(Stored data entries)
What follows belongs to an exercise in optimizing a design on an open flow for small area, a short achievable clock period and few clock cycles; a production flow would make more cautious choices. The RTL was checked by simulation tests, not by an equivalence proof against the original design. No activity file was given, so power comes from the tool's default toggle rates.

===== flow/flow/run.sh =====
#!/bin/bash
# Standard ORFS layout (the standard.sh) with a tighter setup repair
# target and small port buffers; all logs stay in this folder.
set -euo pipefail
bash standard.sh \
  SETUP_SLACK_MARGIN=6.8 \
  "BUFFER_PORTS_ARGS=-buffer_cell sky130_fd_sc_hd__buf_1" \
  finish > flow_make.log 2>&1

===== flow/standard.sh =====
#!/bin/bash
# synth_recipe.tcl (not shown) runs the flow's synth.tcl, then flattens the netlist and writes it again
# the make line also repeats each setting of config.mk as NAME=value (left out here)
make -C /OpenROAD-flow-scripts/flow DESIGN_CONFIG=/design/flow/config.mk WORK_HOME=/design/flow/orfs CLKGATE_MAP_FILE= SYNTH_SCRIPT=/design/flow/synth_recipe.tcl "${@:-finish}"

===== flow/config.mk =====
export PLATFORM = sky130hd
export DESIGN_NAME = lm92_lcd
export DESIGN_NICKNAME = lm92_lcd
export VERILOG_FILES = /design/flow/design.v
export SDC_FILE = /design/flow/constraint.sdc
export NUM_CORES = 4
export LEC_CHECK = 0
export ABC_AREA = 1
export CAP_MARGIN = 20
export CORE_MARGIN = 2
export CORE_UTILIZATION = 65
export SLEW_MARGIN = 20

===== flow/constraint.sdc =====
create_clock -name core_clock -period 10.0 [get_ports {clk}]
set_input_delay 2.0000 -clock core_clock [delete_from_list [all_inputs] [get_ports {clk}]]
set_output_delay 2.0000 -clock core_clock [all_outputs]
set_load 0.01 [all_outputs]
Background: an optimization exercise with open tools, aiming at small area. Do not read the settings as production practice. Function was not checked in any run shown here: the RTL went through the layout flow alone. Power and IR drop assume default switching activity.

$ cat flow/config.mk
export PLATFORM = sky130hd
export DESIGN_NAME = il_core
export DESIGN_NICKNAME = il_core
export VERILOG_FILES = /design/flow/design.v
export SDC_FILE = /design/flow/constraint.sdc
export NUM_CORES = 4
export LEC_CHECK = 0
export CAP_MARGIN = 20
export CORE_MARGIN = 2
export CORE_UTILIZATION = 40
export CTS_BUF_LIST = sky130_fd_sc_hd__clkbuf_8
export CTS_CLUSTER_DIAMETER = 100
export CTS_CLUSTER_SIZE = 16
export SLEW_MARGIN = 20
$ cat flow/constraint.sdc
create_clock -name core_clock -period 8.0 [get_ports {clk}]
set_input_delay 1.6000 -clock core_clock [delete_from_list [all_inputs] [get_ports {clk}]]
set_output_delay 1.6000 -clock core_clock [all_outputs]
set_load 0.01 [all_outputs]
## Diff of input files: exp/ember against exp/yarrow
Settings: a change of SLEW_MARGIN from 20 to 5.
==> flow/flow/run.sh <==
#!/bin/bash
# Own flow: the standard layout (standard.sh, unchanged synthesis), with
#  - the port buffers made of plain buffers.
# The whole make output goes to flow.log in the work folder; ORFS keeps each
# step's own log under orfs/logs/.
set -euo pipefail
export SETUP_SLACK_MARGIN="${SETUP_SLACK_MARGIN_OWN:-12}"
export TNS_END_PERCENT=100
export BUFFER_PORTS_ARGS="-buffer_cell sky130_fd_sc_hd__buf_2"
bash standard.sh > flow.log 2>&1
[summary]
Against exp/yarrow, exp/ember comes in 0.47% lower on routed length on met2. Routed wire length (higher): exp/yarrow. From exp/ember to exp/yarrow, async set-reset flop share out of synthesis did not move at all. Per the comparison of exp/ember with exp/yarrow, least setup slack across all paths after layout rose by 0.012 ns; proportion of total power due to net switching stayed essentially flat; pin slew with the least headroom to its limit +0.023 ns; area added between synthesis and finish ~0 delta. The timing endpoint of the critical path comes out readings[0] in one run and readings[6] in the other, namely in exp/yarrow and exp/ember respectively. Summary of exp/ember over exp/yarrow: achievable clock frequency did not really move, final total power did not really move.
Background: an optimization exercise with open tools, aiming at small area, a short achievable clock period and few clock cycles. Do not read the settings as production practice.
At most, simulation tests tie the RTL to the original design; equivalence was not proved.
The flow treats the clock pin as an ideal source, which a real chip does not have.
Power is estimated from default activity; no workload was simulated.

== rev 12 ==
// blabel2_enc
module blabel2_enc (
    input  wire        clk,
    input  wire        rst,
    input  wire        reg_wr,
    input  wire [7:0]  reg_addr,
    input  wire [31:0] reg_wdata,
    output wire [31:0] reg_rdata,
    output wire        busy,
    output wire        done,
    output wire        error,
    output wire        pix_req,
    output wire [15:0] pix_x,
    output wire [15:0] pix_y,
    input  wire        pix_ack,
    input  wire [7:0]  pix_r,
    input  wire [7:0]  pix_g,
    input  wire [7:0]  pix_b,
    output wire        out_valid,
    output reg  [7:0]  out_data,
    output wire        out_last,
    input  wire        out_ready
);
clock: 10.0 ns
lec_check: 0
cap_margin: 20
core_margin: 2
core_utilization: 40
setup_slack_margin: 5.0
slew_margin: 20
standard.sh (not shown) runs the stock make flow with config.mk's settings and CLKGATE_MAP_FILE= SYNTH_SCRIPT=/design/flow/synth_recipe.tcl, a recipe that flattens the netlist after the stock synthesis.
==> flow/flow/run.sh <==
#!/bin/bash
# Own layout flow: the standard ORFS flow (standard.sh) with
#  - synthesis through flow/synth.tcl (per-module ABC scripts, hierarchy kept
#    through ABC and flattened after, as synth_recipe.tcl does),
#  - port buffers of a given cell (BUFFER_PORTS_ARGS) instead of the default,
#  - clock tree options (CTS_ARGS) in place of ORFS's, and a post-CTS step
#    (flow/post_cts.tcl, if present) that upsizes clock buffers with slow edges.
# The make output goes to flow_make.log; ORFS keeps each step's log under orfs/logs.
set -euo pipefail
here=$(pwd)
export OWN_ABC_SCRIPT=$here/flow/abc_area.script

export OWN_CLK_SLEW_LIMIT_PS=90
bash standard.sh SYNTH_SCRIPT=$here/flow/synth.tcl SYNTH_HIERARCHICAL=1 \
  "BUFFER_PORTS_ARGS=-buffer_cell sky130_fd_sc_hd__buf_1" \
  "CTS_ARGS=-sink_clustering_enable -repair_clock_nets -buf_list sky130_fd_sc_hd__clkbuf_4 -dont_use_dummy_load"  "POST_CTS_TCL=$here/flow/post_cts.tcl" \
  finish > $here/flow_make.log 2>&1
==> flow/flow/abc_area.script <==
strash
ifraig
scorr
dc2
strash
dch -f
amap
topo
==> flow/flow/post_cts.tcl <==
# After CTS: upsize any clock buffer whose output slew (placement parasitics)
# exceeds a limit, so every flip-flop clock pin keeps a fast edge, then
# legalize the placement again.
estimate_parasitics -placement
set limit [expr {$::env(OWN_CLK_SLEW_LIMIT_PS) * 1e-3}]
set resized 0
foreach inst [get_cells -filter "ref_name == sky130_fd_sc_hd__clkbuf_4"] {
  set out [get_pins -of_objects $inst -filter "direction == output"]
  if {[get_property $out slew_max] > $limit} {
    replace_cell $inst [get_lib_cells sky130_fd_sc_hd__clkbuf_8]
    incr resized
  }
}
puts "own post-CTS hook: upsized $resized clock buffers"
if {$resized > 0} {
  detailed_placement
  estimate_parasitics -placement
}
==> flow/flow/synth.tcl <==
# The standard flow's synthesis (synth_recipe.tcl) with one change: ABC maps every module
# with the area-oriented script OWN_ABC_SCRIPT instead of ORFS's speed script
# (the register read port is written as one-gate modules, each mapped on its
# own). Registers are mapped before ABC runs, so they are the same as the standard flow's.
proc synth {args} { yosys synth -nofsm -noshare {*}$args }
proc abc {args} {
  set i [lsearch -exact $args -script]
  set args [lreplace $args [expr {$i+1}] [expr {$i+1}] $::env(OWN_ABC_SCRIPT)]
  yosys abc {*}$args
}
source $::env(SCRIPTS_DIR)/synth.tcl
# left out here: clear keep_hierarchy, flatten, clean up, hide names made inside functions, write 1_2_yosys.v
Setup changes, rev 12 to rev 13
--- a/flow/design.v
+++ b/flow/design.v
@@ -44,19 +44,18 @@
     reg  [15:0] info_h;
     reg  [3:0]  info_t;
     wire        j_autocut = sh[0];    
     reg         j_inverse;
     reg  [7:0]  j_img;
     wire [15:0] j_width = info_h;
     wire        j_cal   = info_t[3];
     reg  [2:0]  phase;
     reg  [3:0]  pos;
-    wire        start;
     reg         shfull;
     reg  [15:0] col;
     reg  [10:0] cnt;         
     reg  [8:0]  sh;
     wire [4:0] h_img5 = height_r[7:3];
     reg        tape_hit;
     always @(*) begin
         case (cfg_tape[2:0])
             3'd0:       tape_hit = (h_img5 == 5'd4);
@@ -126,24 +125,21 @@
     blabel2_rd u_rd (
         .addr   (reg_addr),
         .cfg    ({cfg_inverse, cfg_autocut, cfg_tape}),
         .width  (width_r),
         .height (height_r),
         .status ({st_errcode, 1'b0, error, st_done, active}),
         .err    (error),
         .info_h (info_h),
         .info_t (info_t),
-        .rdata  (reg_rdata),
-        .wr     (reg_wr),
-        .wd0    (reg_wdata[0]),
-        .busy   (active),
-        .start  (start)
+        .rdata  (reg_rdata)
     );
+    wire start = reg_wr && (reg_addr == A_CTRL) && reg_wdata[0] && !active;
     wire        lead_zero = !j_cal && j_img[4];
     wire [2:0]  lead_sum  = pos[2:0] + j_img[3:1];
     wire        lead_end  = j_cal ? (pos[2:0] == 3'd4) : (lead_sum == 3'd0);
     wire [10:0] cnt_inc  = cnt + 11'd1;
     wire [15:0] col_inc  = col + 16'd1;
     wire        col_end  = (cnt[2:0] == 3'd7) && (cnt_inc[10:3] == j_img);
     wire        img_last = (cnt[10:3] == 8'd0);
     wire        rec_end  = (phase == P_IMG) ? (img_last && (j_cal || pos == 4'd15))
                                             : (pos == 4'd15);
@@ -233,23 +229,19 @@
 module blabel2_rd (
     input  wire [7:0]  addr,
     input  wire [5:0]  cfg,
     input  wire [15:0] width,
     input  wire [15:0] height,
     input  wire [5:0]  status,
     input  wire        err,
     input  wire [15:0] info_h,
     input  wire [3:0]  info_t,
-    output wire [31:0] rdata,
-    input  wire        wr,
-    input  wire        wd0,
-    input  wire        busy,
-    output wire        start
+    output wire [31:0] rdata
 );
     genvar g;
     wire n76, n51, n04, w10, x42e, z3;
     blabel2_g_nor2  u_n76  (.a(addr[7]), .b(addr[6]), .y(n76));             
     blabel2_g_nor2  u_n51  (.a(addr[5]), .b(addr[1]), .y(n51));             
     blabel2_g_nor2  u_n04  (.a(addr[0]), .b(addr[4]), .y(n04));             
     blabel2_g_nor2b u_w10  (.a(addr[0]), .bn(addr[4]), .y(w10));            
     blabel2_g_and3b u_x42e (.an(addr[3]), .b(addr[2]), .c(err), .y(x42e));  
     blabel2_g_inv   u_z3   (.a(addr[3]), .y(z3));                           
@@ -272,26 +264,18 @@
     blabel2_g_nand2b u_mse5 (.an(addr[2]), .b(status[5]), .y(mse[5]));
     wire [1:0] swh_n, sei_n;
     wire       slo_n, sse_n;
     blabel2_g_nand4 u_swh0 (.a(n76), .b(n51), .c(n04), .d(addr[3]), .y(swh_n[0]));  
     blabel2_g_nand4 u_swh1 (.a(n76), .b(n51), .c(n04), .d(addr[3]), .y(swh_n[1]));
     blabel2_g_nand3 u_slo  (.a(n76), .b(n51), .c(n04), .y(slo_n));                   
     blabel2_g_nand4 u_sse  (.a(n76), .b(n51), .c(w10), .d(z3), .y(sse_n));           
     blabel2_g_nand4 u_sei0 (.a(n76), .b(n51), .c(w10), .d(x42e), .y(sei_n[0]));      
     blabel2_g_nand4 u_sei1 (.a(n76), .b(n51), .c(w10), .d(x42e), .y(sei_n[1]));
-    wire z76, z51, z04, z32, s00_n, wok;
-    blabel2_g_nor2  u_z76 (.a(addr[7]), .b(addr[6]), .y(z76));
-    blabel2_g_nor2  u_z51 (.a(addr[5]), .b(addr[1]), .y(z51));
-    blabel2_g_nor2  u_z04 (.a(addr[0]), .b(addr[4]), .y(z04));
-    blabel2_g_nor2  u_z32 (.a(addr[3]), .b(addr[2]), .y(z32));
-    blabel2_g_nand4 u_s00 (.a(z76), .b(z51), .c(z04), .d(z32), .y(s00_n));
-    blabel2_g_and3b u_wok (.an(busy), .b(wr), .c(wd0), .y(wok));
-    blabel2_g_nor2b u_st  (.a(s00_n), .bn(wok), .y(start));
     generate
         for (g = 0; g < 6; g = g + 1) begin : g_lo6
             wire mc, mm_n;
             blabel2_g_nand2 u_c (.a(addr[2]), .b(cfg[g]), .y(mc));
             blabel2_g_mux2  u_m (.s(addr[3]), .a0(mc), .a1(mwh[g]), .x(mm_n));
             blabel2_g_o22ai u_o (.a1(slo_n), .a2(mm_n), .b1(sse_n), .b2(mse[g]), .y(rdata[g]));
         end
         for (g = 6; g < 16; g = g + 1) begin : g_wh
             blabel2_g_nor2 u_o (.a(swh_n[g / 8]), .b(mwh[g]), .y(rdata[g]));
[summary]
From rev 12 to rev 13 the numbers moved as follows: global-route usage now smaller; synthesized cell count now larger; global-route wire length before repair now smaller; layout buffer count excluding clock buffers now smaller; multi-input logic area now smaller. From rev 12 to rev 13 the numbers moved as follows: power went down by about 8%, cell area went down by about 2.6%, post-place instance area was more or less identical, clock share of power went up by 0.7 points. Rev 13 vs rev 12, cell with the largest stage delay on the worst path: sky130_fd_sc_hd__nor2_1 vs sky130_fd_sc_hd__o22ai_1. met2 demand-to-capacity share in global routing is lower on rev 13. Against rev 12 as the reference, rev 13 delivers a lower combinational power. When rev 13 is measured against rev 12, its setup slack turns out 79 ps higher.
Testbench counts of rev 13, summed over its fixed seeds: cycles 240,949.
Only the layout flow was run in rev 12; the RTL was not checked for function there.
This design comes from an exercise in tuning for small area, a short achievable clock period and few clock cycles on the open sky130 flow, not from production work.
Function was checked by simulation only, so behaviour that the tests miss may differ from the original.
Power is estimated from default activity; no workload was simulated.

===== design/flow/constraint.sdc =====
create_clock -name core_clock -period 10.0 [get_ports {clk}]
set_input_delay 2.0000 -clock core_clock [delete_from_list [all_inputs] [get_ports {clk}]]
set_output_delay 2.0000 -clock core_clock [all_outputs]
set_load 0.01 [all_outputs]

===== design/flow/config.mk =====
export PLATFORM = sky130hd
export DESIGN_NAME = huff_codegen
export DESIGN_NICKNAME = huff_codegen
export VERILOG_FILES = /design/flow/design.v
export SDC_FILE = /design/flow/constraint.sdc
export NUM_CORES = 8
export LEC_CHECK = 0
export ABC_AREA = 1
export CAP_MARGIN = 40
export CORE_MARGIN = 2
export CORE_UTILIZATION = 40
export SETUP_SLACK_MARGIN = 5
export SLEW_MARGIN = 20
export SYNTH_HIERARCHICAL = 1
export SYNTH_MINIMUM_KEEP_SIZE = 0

▶ **Problem statement**:
Set down, unchanged, only those lines above that fall between the line with "set limit [expr" and the line with "always @(*) begin", the two end lines included.

▶ **Solved exercise**:
set limit [expr {$::env(OWN_CLK_SLEW_LIMIT_PS) * 1e-3}]
set resized 0
foreach inst [get_cells -filter "ref_name == sky130_fd_sc_hd__clkbuf_4"] {
  set out [get_pins -of_objects $inst -filter "direction == output"]
  if {[get_property $out slew_max] > $limit} {
    replace_cell $inst [get_lib_cells sky130_fd_sc_hd__clkbuf_8]
    incr resized
  }
}
puts "own post-CTS hook: upsized $resized clock buffers"
if {$resized > 0} {
  detailed_placement
  estimate_parasitics -placement
}
==> flow/flow/synth.tcl <==
# The standard flow's synthesis (synth_recipe.tcl) with one change: ABC maps every module
# with the area-oriented script OWN_ABC_SCRIPT instead of ORFS's speed script
# (the register read port is written as one-gate modules, each mapped on its
# own). Registers are mapped before ABC runs, so they are the same as the standard flow's.
proc synth {args} { yosys synth -nofsm -noshare {*}$args }
proc abc {args} {
  set i [lsearch -exact $args -script]
  set args [lreplace $args [expr {$i+1}] [expr {$i+1}] $::env(OWN_ABC_SCRIPT)]
  yosys abc {*}$args
}
source $::env(SCRIPTS_DIR)/synth.tcl
# left out here: clear keep_hierarchy, flatten, clean up, hide names made inside functions, write 1_2_yosys.v
Setup changes, rev 12 to rev 13
--- a/flow/design.v
+++ b/flow/design.v
@@ -44,19 +44,18 @@
     reg  [15:0] info_h;
     reg  [3:0]  info_t;
     wire        j_autocut = sh[0];    
     reg         j_inverse;
     reg  [7:0]  j_img;
     wire [15:0] j_width = info_h;
     wire        j_cal   = info_t[3];
     reg  [2:0]  phase;
     reg  [3:0]  pos;
-    wire        start;
     reg         shfull;
     reg  [15:0] col;
     reg  [10:0] cnt;         
     reg  [8:0]  sh;
     wire [4:0] h_img5 = height_r[7:3];
     reg        tape_hit;
     always @(*) begin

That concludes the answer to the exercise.